Capabilities of Blockchain That Enable or Disable Data Protection

The features of a blockchain, including transparency and immutability, enhance the security of the data that is stored. Further, the integrity of data is maintained through structural and semantic consistency as data is distributed across multiple participating nodes within the network.

On the other side, the same features can cause confusion in implementing a privacy control environment. Some of the areas where clarity may be required is while data is shared between borders, purposing data for a legitimate basis like validation of information, updating data, and deleting it whenever requested by natural people on the blockchain.

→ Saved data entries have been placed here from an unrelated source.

## src/rtl/fpcmp_pkg.sv

```systemverilog
package fpcmp_pkg;

    parameter int REG_W   = 64;
    parameter int SP_W    = 32;
    parameter int DP_EXP  = 11;
    parameter int SP_EXP  = 8;
    parameter int FUNC_W  = 3;
    localparam int MAG_W  = REG_W - 1;

    localparam logic [REG_W-1:0] CANON_DP = 64'h7FF8_0000_0000_0000;
    localparam logic [REG_W-1:0] CANON_SP = 64'h0000_0000_7FC0_0000;

    typedef enum logic [1:0] {
        GRP_SGNJ   = 2'd0,
        GRP_MINMAX = 2'd1,
        GRP_CMP    = 2'd2,
        GRP_RSVD   = 2'd3
    } grp_e;

    typedef struct packed {
        logic             sign;
        logic             nan;
        logic             snan;
        logic             zero;
        logic [MAG_W-1:0] mag;
    } opinfo_t;

    typedef struct packed {
        logic             valid;
        logic [REG_W-1:0] result;
        logic             invalid;
    } stage_t;

endpackage

```

## src/rtl/fp_fmt_class.sv

```systemverilog
module fp_fmt_class #(
    parameter int W  = 64,
    parameter int EW = 11
) (
    input  logic [W-1:0] x,
    output logic         sign,
    output logic         nan,
    output logic         snan,
    output logic         zero,
    output logic [W-2:0] mag
);
    localparam int FW = W - EW - 1;

    logic [EW-1:0] exp_f;
    logic [FW-1:0] frac_f;

    always_comb begin
        exp_f  = x[W-2 -: EW];
        frac_f = x[FW-1:0];
        sign   = x[W-1];
        mag    = x[W-2:0];
        nan    = (&exp_f) && (|frac_f);
        snan   = nan && !frac_f[FW-1];
        zero   = ~|x[W-2:0];
    end
endmodule

```

## src/rtl/fp_operand_view.sv

```systemverilog
module fp_operand_view
    import fpcmp_pkg::*;
(
    input  logic             is_double,
    input  logic [REG_W-1:0] val,
    output opinfo_t          info
);
    localparam int SP_MAG = SP_W - 1;

    logic             dp_sign, dp_nan, dp_snan, dp_zero;
    logic [MAG_W-1:0] dp_mag;
    logic             sp_sign, sp_nan, sp_snan, sp_zero;
    logic [SP_MAG-1:0] sp_mag;

    fp_fmt_class #(.W(REG_W), .EW(DP_EXP)) u_dp (
        .x(val), .sign(dp_sign), .nan(dp_nan), .snan(dp_snan),
        .zero(dp_zero), .mag(dp_mag)
    );

    fp_fmt_class #(.W(SP_W), .EW(SP_EXP)) u_sp (
        .x(val[SP_W-1:0]), .sign(sp_sign), .nan(sp_nan), .snan(sp_snan),
        .zero(sp_zero), .mag(sp_mag)
    );

    always_comb begin
        if (is_double) begin
            info = '{sign: dp_sign, nan: dp_nan, snan: dp_snan,
                     zero: dp_zero, mag: dp_mag};
        end else begin
            info = '{sign: sp_sign, nan: sp_nan, snan: sp_snan,
                     zero: sp_zero, mag: {{(MAG_W-SP_MAG){1'b0}}, sp_mag}};
        end
    end
endmodule

```

## src/rtl/fp_order.sv

```systemverilog
module fp_order
    import fpcmp_pkg::*;
(
    input  opinfo_t a,
    input  opinfo_t b,
    output logic    lt_total,
    output logic    lt_num,
    output logic    eq_num
);
    logic both_zero;
    logic mag_lt, mag_gt, mag_eq;

    always_comb begin
        both_zero = a.zero && b.zero;
        mag_lt    = a.mag < b.mag;
        mag_gt    = a.mag > b.mag;
        mag_eq    = a.mag == b.mag;
        if (a.sign != b.sign) begin
            lt_total = a.sign;
        end else if (a.sign) begin
            lt_total = mag_gt;
        end else begin
            lt_total = mag_lt;
        end
        lt_num = lt_total && !both_zero;
        eq_num = both_zero || ((a.sign == b.sign) && mag_eq);
    end
endmodule

```

## src/rtl/fp_sgnj.sv

```systemverilog
module fp_sgnj
    import fpcmp_pkg::*;
(
    input  logic              is_double,
    input  logic [FUNC_W-1:0] func,
    input  logic              sign_a,
    input  logic              sign_b,
    input  logic [MAG_W-1:0]  mag_a,
    output logic              supported,
    output logic [REG_W-1:0]  res
);
    logic new_sign;

    always_comb begin
        supported = 1'b1;
        case (func)
            3'd0:    new_sign = sign_b;
            3'd1:    new_sign = ~sign_b;
            3'd2:    new_sign = sign_a ^ sign_b;
            default: begin
                new_sign  = 1'b0;
                supported = 1'b0;
            end
        endcase
        if (!supported) begin
            res = '0;
        end else if (is_double) begin
            res = {new_sign, mag_a};
        end else begin
            res = {{(REG_W-SP_W){1'b0}}, new_sign, mag_a[SP_W-2:0]};
        end
    end
endmodule

```

## src/rtl/fp_cmp_sgnj_unit.sv

```systemverilog
module fp_cmp_sgnj_unit
    import fpcmp_pkg::*;
(
    input  logic              clk,
    input  logic              rst_n,
    input  logic              in_valid,
    input  logic              is_double,
    input  logic [1:0]        op_group,
    input  logic [FUNC_W-1:0] func,
    input  logic [REG_W-1:0]  src_a,
    input  logic [REG_W-1:0]  src_b,
    output logic              out_valid,
    output logic [REG_W-1:0]  result,
    output logic              invalid_flag
);
    opinfo_t          va, vb;
    logic             lt_total, lt_num, eq_num;
    logic             sgnj_ok;
    logic [REG_W-1:0] sgnj_res;
    logic [REG_W-1:0] a_word, b_word, canon;
    grp_e             grp;
    stage_t           st_d, st_q;

    fp_operand_view u_view_a (.is_double(is_double), .val(src_a), .info(va));
    fp_operand_view u_view_b (.is_double(is_double), .val(src_b), .info(vb));

    fp_order u_order (
        .a(va), .b(vb), .lt_total(lt_total), .lt_num(lt_num), .eq_num(eq_num)
    );

    fp_sgnj u_sgnj (
        .is_double(is_double), .func(func), .sign_a(va.sign), .sign_b(vb.sign),
        .mag_a(src_a[MAG_W-1:0]), .supported(sgnj_ok), .res(sgnj_res)
    );

    always_comb begin
        grp    = grp_e'(op_group);
        a_word = is_double ? src_a : {{(REG_W-SP_W){1'b0}}, src_a[SP_W-1:0]};
        b_word = is_double ? src_b : {{(REG_W-SP_W){1'b0}}, src_b[SP_W-1:0]};
        canon  = is_double ? CANON_DP : CANON_SP;

        st_d       = st_q;
        st_d.valid = in_valid;
        if (in_valid) begin
            st_d.result  = '0;
            st_d.invalid = 1'b0;
            case (grp)
                GRP_SGNJ: begin
                    st_d.result = sgnj_res;
                end
                GRP_MINMAX: begin
                    if (func <= 3'd1) begin
                        st_d.invalid = va.snan || vb.snan;
                        if (va.nan && vb.nan) begin
                            st_d.result = canon;
                        end else if (va.nan) begin
                            st_d.result = b_word;
                        end else if (vb.nan) begin
                            st_d.result = a_word;
                        end else if (func == 3'd0) begin
                            st_d.result = lt_total ? a_word : b_word;
                        end else begin
                            st_d.result = lt_total ? b_word : a_word;
                        end
                    end
                end
                GRP_CMP: begin
                    case (func)
                        3'd0: begin
                            st_d.invalid   = va.nan || vb.nan;
                            st_d.result[0] = !st_d.invalid && (lt_num || eq_num);
                        end
                        3'd1: begin
                            st_d.invalid   = va.nan || vb.nan;
                            st_d.result[0] = !st_d.invalid && lt_num;
                        end
                        3'd2: begin
                            st_d.invalid   = va.snan || vb.snan;
                            st_d.result[0] = !va.nan && !vb.nan && eq_num;
                        end
                        default: ;
                    endcase
                end
                default: ;
            endcase
        end
    end

    always_ff @(posedge clk or negedge rst_n) begin
        if (!rst_n) begin
            st_q <= '0;
        end else begin
            st_q <= st_d;
        end
    end

    assign out_valid    = st_q.valid;
    assign result       = st_q.result;
    assign invalid_flag = st_q.invalid;


    valid_follow_chk: assert property (@(posedge clk) disable iff (!rst_n)
        out_valid == ($past(in_valid) && $past(rst_n)));


    idle_hold_chk: assert property (@(posedge clk) disable iff (!rst_n)
        (!$past(in_valid) && $past(rst_n)) |-> ($stable(result) && $stable(invalid_flag)));


    sgnj_quiet_chk: assert property (@(posedge clk) disable iff (!rst_n)
        (in_valid && op_group == 2'd0) |=> !invalid_flag);


    cmp_bit0_chk: assert property (@(posedge clk) disable iff (!rst_n)
        (in_valid && op_group == 2'd2) |=> (result[REG_W-1:1] == '0));


    unordered_chk: assert property (@(posedge clk) disable iff (!rst_n)
        (in_valid && op_group == 2'd2 && func <= 3'd1 && (va.nan || vb.nan))
        |=> (invalid_flag && result == '0));


    eq_quiet_chk: assert property (@(posedge clk) disable iff (!rst_n)
        (in_valid && op_group == 2'd2 && func == 3'd2 && !va.snan && !vb.snan)
        |=> !invalid_flag);


    both_nan_chk: assert property (@(posedge clk) disable iff (!rst_n)
        (in_valid && op_group == 2'd1 && func <= 3'd1 && va.nan && vb.nan)
        |=> (result == ($past(is_double) ? CANON_DP : CANON_SP)));


    sp_upper_chk: assert property (@(posedge clk) disable iff (!rst_n)
        (in_valid && !is_double) |=> (result[REG_W-1:SP_W] == '0));

endmodule

```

Data Protection Requirements and Using Them as Guidance to Blockchain Implementation

Some data protection laws across the European Union, India, and other countries may not have provided guidance on blockchain yet, as it is associated with a single technology choice for data storage. However, the rules concerning the storage, integrity, and cross-border transfer of personal data can still be applied to blockchain use cases.

In India, the Reserve Bank of India released sector-specific data protection requirements for payment services: “All system providers shall ensure that the entire data relating to payment systems operated by them are stored in a system only in India. This data must include complete details of the end-to-end transaction, information collected, carried and processed as part of the payment message or instruction. For the foreign leg of the transaction, if any, the data can also be stored in the foreign country, if required.” A question that can be answered in the above context: Can blockchain be safely used in use cases like trade finance, where localization of data is a challenge?

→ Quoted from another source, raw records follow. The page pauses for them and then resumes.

--- config.mk ---
export PLATFORM = sky130hd
export DESIGN_NAME = resp_sig_reg
export DESIGN_NICKNAME = d
export VERILOG_FILES = /design/src/rtl/resp_sig_pkg.sv /design/src/rtl/rsr_galois_step.sv /design/src/rtl/rsr_inject.sv /design/src/rtl/rsr_beat_counter.sv /design/src/rtl/resp_sig_reg.sv
export SDC_FILE = /design/constraint.sdc
export NUM_CORES = 1
export LEC_CHECK = 0
export CAP_MARGIN = 0
export CELL_PAD_IN_SITES_DETAIL_PLACEMENT = 1
export CELL_PAD_IN_SITES_GLOBAL_PLACEMENT = 1
export CORE_ASPECT_RATIO = 1.75
export CORE_MARGIN = 1
export CORE_UTILIZATION = 36
export CTS_CLUSTER_SIZE = 12
export DETAILED_ROUTE_END_ITERATION = 12
export HOLD_SLACK_MARGIN = 0.06
export PLACE_DENSITY_LB_ADDON = 0.1
export SLEW_MARGIN = 20
export SYNTH_ARGS = -nofsm -noshare
export SYNTH_HDL_FRONTEND = slang
export SYNTH_HIERARCHICAL = 1
export SYNTH_SLANG_ARGS = --single-unit
export TNS_END_PERCENT = 50
--- constraint.sdc ---
create_clock -name clk -period 2.7 [get_ports clk]
set_clock_uncertainty 0.2 [all_clocks]
set_input_delay 0.27 -clock clk [delete_from_list [all_inputs] [get_ports clk]]
set_output_delay 0.27 -clock clk [all_outputs]
set_load 0.05 [all_outputs]
--- src/rtl/resp_sig_pkg.sv ---
package resp_sig_pkg;
  typedef enum logic [1:0] {
    MODE_CLEAR   = 2'b00,
    MODE_SHIFT   = 2'b01,
    MODE_GEN     = 2'b10,
    MODE_COMPACT = 2'b11
  } sig_mode_e;
endpackage

--- src/rtl/rsr_galois_step.sv ---
// One internal-XOR LFSR step, with optional all-zero insertion.
module rsr_galois_step #(
  parameter int          WIDTH = 8,
  parameter logic [WIDTH-1:0] TAPS = 8'h1C
) (
  input  logic [WIDTH-1:0] state_i,
  input  logic             complete_i,
  output logic [WIDTH-1:0] next_o
);
  logic low_zero;
  logic fb;

  assign low_zero = ~|state_i[WIDTH-2:0];
  assign fb       = state_i[WIDTH-1] ^ (complete_i & low_zero);

  for (genvar i = 0; i < WIDTH; i++) begin : g_stage
    if (i == 0) begin : g_head
      assign next_o[i] = fb;
    end else if (TAPS[i]) begin : g_tap
      assign next_o[i] = state_i[i-1] ^ fb;
    end else begin : g_plain
      assign next_o[i] = state_i[i-1];
    end
  end
endmodule

--- src/rtl/rsr_inject.sv ---
// XOR the response word into the low NUM_IN stages only.
module rsr_inject #(
  parameter int WIDTH  = 8,
  parameter int NUM_IN = 6
) (
  input  logic [WIDTH-1:0]  base_i,
  input  logic [NUM_IN-1:0] data_i,
  output logic [WIDTH-1:0]  out_o
);
  for (genvar i = 0; i < WIDTH; i++) begin : g_bit
    if (i < NUM_IN) begin : g_xor
      assign out_o[i] = base_i[i] ^ data_i[i];
    end else begin : g_pass
      assign out_o[i] = base_i[i];
    end
  end
endmodule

Similarly, in the European Union, the General Data Protection Regulation (GDPR) requires a basis for the processing of personal data and also provides people with the right to be forgotten by the firm along with rights to rectification and restricting processing. This may create confusion with the basic capabilities of non-fungibility of data.

However, the definition of personal data differs across regions and countries. In other jurisdictions like the U.S., data that can relate to a person by the use of additional information is considered personal data. While using blockchains, a safe way to navigate data protection is to have data sharing contracts drafted between controllers and processors while also coming up with an apt controller-processor model.

Translating General Protection Requirements into Security Controls on Blockchain

The primary choice of controls associated with securing personal data can be the same as regular databases, including encryption, hashing, and anonymization.

Pseudonymization of personal data is one of the many choices that an organization can take to reduce privacy risks. This technique reduces the risk of personal data and identifiers from deriving personal characteristics of the people, as real identifiers are replaced with pseudonyms like tokens. Moreover, the isolation of the authority to reverse pseudonyms into real identifiers can easily be restricted to a particular staff.

A good practice is not to store contextual data or metadata along with pseudonyms or hashes on the blockchain, which might increase the possibility of deriving the identity of the physical person.

Zero-knowledge proofs can be applied to further obscure the personal data of participants of a transaction on a blockchain. The controller can ensure that only non-personal data can be derived from an entry on a blockchain. In addition, encryption may be used as a security control, making it impossible to derive personal data from a blockchain after the key has been deleted.

Moreover, isolating personal data can be a preferred approach while not storing personal data on the blockchain and having other nodes only validate the transactions. In real-time transactions, at least one or two identifiers still exist in transactions but can be modeled using a pseudonym instead of real personal data, thus enhancing privacy on the blockchain.